Narakaasura stood at their helm, a mountain of muscle and malice. His eyes glowed like molten iron, his armor black as the void between stars. Each swing of his jagged blade sent shockwaves through the heavens. He didn't fight for conquest. He fought for vengeance—for every exile, every betrayal, every god who turned their back on his kind.

They were the children the cosmos abandoned. And now, they had returned to make it bleed.

The war didn't last days or years. It lasted eons. Suns were born and died beneath its shadow. Worlds trembled under the clash of divine wrath and demonic fury.

But in the end... the Devas won.

The Asuras were sealed—locked in prisons buried deep beneath the earth, their souls chained in silence. The gods returned to their thrones, the heavens healed, and the stories faded into myth.

They thought the war was over.

They thought the Asuras would never rise again.

They were wrong.

Eras passed.

The great war between the gods and demons faded, slowly turning to dust. What was once a tale of gods casting down lightning and demons rising from the flames became nothing more than a whisper in the wind—a story passed down through generations, forgotten, then warped by time. The heavens, once trembling from the fury of divine wrath, now lay still and silent. The idea of gods with power to shake the earth, or demons who thrived on destruction, seemed so distant. So impossible.

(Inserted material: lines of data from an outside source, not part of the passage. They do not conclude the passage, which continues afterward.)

**src/rtl/frame_rx_pkg.sv**
```systemverilog
package frame_rx_pkg;
  localparam int FRAME_BITS = 32;
  localparam int CMD_W      = 4;
  localparam int ADDR_W     = 4;
  localparam int DATA_W     = 16;
  localparam int CMD_LSB    = 24;
  localparam int ADDR_LSB   = 20;
  localparam int DATA_LSB   = 4;

  typedef enum logic [1:0] {
    ST_WAIT_HIGH,
    ST_READY,
    ST_SHIFT,
    ST_DONE
  } rx_state_e;
endpackage

```
**src/rtl/frame_rx_sync.sv**
```systemverilog
module frame_rx_sync #(
  parameter int                 WIDTH     = 3,
  parameter int                 STAGES    = 2,
  parameter logic [WIDTH-1:0]   RESET_VAL = '0
) (
  input  logic             clk_i,
  input  logic             rst_ni,
  input  logic [WIDTH-1:0] d_i,
  output logic [WIDTH-1:0] q_o
);
  logic [WIDTH-1:0] stage_q [STAGES];

  for (genvar s = 0; s < STAGES; s++) begin : g_stage
    if (s == 0) begin : g_first
      always_ff @(posedge clk_i or negedge rst_ni) begin
        if (!rst_ni) stage_q[s] <= RESET_VAL;
        else         stage_q[s] <= d_i;
      end
    end else begin : g_next
      always_ff @(posedge clk_i or negedge rst_ni) begin
        if (!rst_ni) stage_q[s] <= RESET_VAL;
        else         stage_q[s] <= stage_q[s-1];
      end
    end
  end

  assign q_o = stage_q[STAGES-1];
endmodule

```
**src/rtl/frame_rx_edge.sv**
```systemverilog
module frame_rx_edge #(
  parameter int               WIDTH     = 2,
  parameter logic [WIDTH-1:0] RESET_VAL = '1
) (
  input  logic             clk_i,
  input  logic             rst_ni,
  input  logic [WIDTH-1:0] level_i,
  output logic [WIDTH-1:0] rise_o,
  output logic [WIDTH-1:0] fall_o
);
  logic [WIDTH-1:0] prev_q;

  always_ff @(posedge clk_i or negedge rst_ni) begin
    if (!rst_ni) prev_q <= RESET_VAL;
    else         prev_q <= level_i;
  end

  assign rise_o = level_i & ~prev_q;
  assign fall_o = ~level_i & prev_q;
endmodule

```
**src/rtl/frame_rx_core.sv**
```systemverilog
module frame_rx_core
  import frame_rx_pkg::*;
#(
  parameter int BITS = FRAME_BITS
) (
  input  logic            clk_i,
  input  logic            rst_ni,
  input  logic            sync_lvl_i,
  input  logic            sync_rise_i,
  input  logic            sync_fall_i,
  input  logic            sclk_fall_i,
  input  logic            din_i,
  input  logic            clear_i,
  output logic            valid_o,
  output logic            abort_o,
  output logic [BITS-1:0] word_o
);
  localparam int                CNT_W    = $clog2(BITS);
  localparam logic [CNT_W-1:0]  LAST_BIT = CNT_W'(BITS - 1);

  rx_state_e        state_q;
  logic [CNT_W-1:0] cnt_q;
  logic [BITS-1:0]  shreg_q;
  logic [BITS-1:0]  word_q;
  logic             valid_q, abort_q;

  always_ff @(posedge clk_i or negedge rst_ni) begin
    if (!rst_ni) begin
      state_q <= ST_READY;
      cnt_q   <= '0;
      shreg_q <= '0;
      word_q  <= '0;
      valid_q <= 1'b0;
      abort_q <= 1'b0;
    end else begin
      valid_q <= 1'b0;
      abort_q <= 1'b0;
      unique case (state_q)
        ST_WAIT_HIGH: if (sync_lvl_i) state_q <= ST_READY;
        ST_READY: begin
          if (sync_fall_i) begin
            cnt_q   <= '0;
            shreg_q <= '0;
            state_q <= clear_i ? ST_WAIT_HIGH : ST_SHIFT;
          end
        end
        ST_SHIFT: begin
          if (sync_rise_i || clear_i) begin
            // early end of frame: drop partial bits
            abort_q <= 1'b1;
            cnt_q   <= '0;
            shreg_q <= '0;
            state_q <= sync_rise_i ? ST_READY : ST_WAIT_HIGH;
          end else if (sclk_fall_i) begin
            shreg_q <= {shreg_q[BITS-2:0], din_i};
            if (cnt_q == LAST_BIT) begin
              word_q  <= {shreg_q[BITS-2:0], din_i};
              valid_q <= 1'b1;
              cnt_q   <= '0;
              state_q <= ST_DONE;
            end else begin
              cnt_q <= cnt_q + 1'b1;
            end
          end
        end
        ST_DONE: if (sync_rise_i) state_q <= ST_READY;
        default: state_q <= ST_WAIT_HIGH;
      endcase
    end
  end

  assign valid_o = valid_q;
  assign abort_o = abort_q;
  assign word_o  = word_q;

  p_valid_pulse_r3: assert property (@(posedge clk_i) disable iff (!rst_ni)
    valid_q |=> !valid_q);
  p_word_hold_r3: assert property (@(posedge clk_i) disable iff (!rst_ni)
    !$stable(word_q) |-> valid_q);
  p_valid_abort_excl_r4: assert property (@(posedge clk_i) disable iff (!rst_ni)
    !(valid_q && abort_q));
  p_valid_from_shift_r2: assert property (@(posedge clk_i) disable iff (!rst_ni)
    valid_q |-> (state_q == ST_DONE) && ($past(state_q) == ST_SHIFT));
  p_done_ignores_sclk_r5: assert property (@(posedge clk_i) disable iff (!rst_ni)
    (state_q == ST_DONE) && !sync_rise_i |=> (state_q == ST_DONE) && !valid_q);
  p_sync_abort_r4: assert property (@(posedge clk_i) disable iff (!rst_ni)
    (state_q == ST_SHIFT) && sync_rise_i |=> abort_q && (state_q == ST_READY));
  p_clear_abort_r7: assert property (@(posedge clk_i) disable iff (!rst_ni)
    (state_q == ST_SHIFT) && clear_i |=> abort_q);
  p_idle_quiet_r9: assert property (@(posedge clk_i) disable iff (!rst_ni)
    (state_q == ST_READY) |=> !valid_q && !abort_q);
endmodule

```
**src/rtl/serial_frame_rx.sv**
```systemverilog
module serial_frame_rx
  import frame_rx_pkg::*;
#(
  parameter int SYNC_STAGES = 2,
  parameter int BITS        = FRAME_BITS
) (
  input  logic              clk_i,
  input  logic              rst_ni,
  input  logic              sync_ni,
  input  logic              sclk_i,
  input  logic              din_i,
  input  logic              clear_i,
  output logic              frame_valid_o,
  output logic              frame_abort_o,
  output logic [CMD_W-1:0]  cmd_o,
  output logic [ADDR_W-1:0] addr_o,
  output logic [DATA_W-1:0] data_o
);
  logic [2:0]      pins_s;
  logic [1:0]      rise, fall;
  logic [BITS-1:0] word;

  // pins_s: {sync, sclk, din}; select and clock idle high
  frame_rx_sync #(.WIDTH(3), .STAGES(SYNC_STAGES), .RESET_VAL(3'b110)) u_sync (
    .clk_i  (clk_i),
    .rst_ni (rst_ni),
    .d_i    ({sync_ni, sclk_i, din_i}),
    .q_o    (pins_s)
  );

  frame_rx_edge #(.WIDTH(2), .RESET_VAL(2'b11)) u_edge (
    .clk_i   (clk_i),
    .rst_ni  (rst_ni),
    .level_i (pins_s[2:1]),
    .rise_o  (rise),
    .fall_o  (fall)
  );

  frame_rx_core #(.BITS(BITS)) u_core (
    .clk_i       (clk_i),
    .rst_ni      (rst_ni),
    .sync_lvl_i  (pins_s[2]),
    .sync_rise_i (rise[1]),
    .sync_fall_i (fall[1]),
    .sclk_fall_i (fall[0]),
    .din_i       (pins_s[0]),
    .clear_i     (clear_i),
    .valid_o     (frame_valid_o),
    .abort_o     (frame_abort_o),
    .word_o      (word)
  );

  assign cmd_o  = word[CMD_LSB  +: CMD_W];
  assign addr_o = word[ADDR_LSB +: ADDR_W];
  assign data_o = word[DATA_LSB +: DATA_W];
endmodule

```
==> config.mk <==
export PLATFORM = sky130hd
export DESIGN_NAME = cfg_word_writer
export DESIGN_NICKNAME = d
export VERILOG_FILES = /design/src/rtl/cfgw_pkg.sv /design/src/rtl/cfgw_down_timer.sv /design/src/rtl/cfgw_bus_mux.sv /design/src/rtl/cfg_word_writer.sv
export SDC_FILE = /design/constraint.sdc
export NUM_CORES = 1
export LEC_CHECK = 0
export BUFFER_PORTS_ARGS = -buffer_cell sky130_fd_sc_hd__buf_4
export CAP_MARGIN = 15
export CELL_PAD_IN_SITES_DETAIL_PLACEMENT = 0
export CELL_PAD_IN_SITES_GLOBAL_PLACEMENT = 1
export CORE_ASPECT_RATIO = 1.25
export CORE_MARGIN = 3
export CORE_UTILIZATION = 40
export CTS_CLUSTER_DIAMETER = 200
export CTS_CLUSTER_SIZE = 30
export DETAILED_ROUTE_END_ITERATION = 8
export HOLD_SLACK_MARGIN = 0.02
export PLACE_DENSITY_LB_ADDON = 0.1
export SLEW_MARGIN = 0
export SYNTH_ARGS = -nofsm -noshare
export SYNTH_HDL_FRONTEND = slang
export SYNTH_SLANG_ARGS = --single-unit
==> constraint.sdc <==
create_clock -name clk -period 2 [get_ports clk]
set_input_delay 0.1 -clock clk [delete_from_list [all_inputs] [get_ports clk]]
set_output_delay 0.1 -clock clk [all_outputs]
set_load 0.05 [all_outputs]
==> src/rtl/cfgw_pkg.sv <==
package cfgw_pkg;
    typedef enum logic [1:0] {
        ST_IDLE   = 2'd0,
        ST_SETUP  = 2'd1,
        ST_STROBE = 2'd2,
        ST_HOLD   = 2'd3
    } cfgw_state_e;
endpackage

==> src/rtl/cfgw_down_timer.sv <==
module cfgw_down_timer #(
    parameter int CNT_W = 4
) (
    input  logic             clk,
    input  logic             rst_n,
    input  logic             load_i,
    input  logic [CNT_W-1:0] val_i,
    output logic             zero_o
);
    logic [CNT_W-1:0] cnt_d, cnt_q;

    always_comb begin
        cnt_d = cnt_q;
        if (load_i)
            cnt_d = val_i;
        else if (cnt_q != '0)
            cnt_d = cnt_q - 1'b1;
    end

    always_ff @(posedge clk or negedge rst_n) begin
        if (!rst_n) cnt_q <= '0;
        else        cnt_q <= cnt_d;
    end

    assign zero_o = (cnt_q == '0);
endmodule

==> src/rtl/cfgw_bus_mux.sv <==
module cfgw_bus_mux #(
    parameter int HALF_W = 16
) (
    input  logic [2*HALF_W-1:0] word_i,
    input  logic                sel_lo_i,
    input  logic                en_i,
    output logic [HALF_W-1:0]   bus_o
);
    for (genvar i = 0; i < HALF_W; i++) begin : g_bit
        assign bus_o[i] = en_i & (sel_lo_i ? word_i[i] : word_i[i+HALF_W]);
    end
endmodule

But beneath the surface, where light could never reach, something stirred.

In the depths of endless deserts, under mountains hollowed by ancient hands, and in the forgotten catacombs beneath the bustling cities—places where no one dared to go—there was movement. The Asuras.

Their bodies had crumbled to dust. Their forms, shattered in that ancient war, were long gone. But their rage? Their fury? It never truly left. It lingered, buried deep in the cracks of the world, like embers long after the fire had died. A hatred so old, so primal, it had become part of the very earth.

As humanity struggled—through endless wars, betrayals, and the heartless erosion of history—those old, forgotten echoes of pain began to rise once again. The suffering of mankind, the violence, the brokenness, fed these echoes, allowing them to grow and change, twisting them into something far darker.

The seals that had kept them buried weakened. And when they finally cracked, the Asuras returned.

They were no longer gods. No longer the towering figures they once were. They had no thrones, no armies. No divine strength or light.

No, they were something far worse.

They were ghosts made flesh.

Monsters born from human pain, suffering, and the anguish of forgotten gods. From broken spirits and unhealed wounds.

These new Asuras didn't need to fight in grand battles. They didn't need to rule kingdoms or scream their names to the heavens. They didn't need to conquer—they simply crept through the shadows, silent and unseen, feeding off the fear of those they found.

And they didn't feed on the blood of gods.

They fed on the blood of humans.

Villages disappeared overnight—gone as if they had never existed. The people? Erased, as though they'd never breathed. Towns were swallowed by the earth itself, leaving behind only the eerie silence of abandoned streets. Children were born, their eyes black as night, possessed by forces that twisted their innocence. Cities, once teeming with life, became graveyards, their walls covered in blood, their streets choked with weeds.

And when the people cried out—when they begged for the heavens to return and save them from this nightmare...

The gods did not answer.

The heavens stayed silent.

The Devas did not come.

They called it "balance." They said humanity had to face its darkness alone now. That divine intervention was no longer their responsibility.

But for those left behind? For the souls caught in the wreckage of their broken world? It didn't feel like balance.

It felt like abandonment.

And in that silence, something new began to stir. Something darker. Something… human.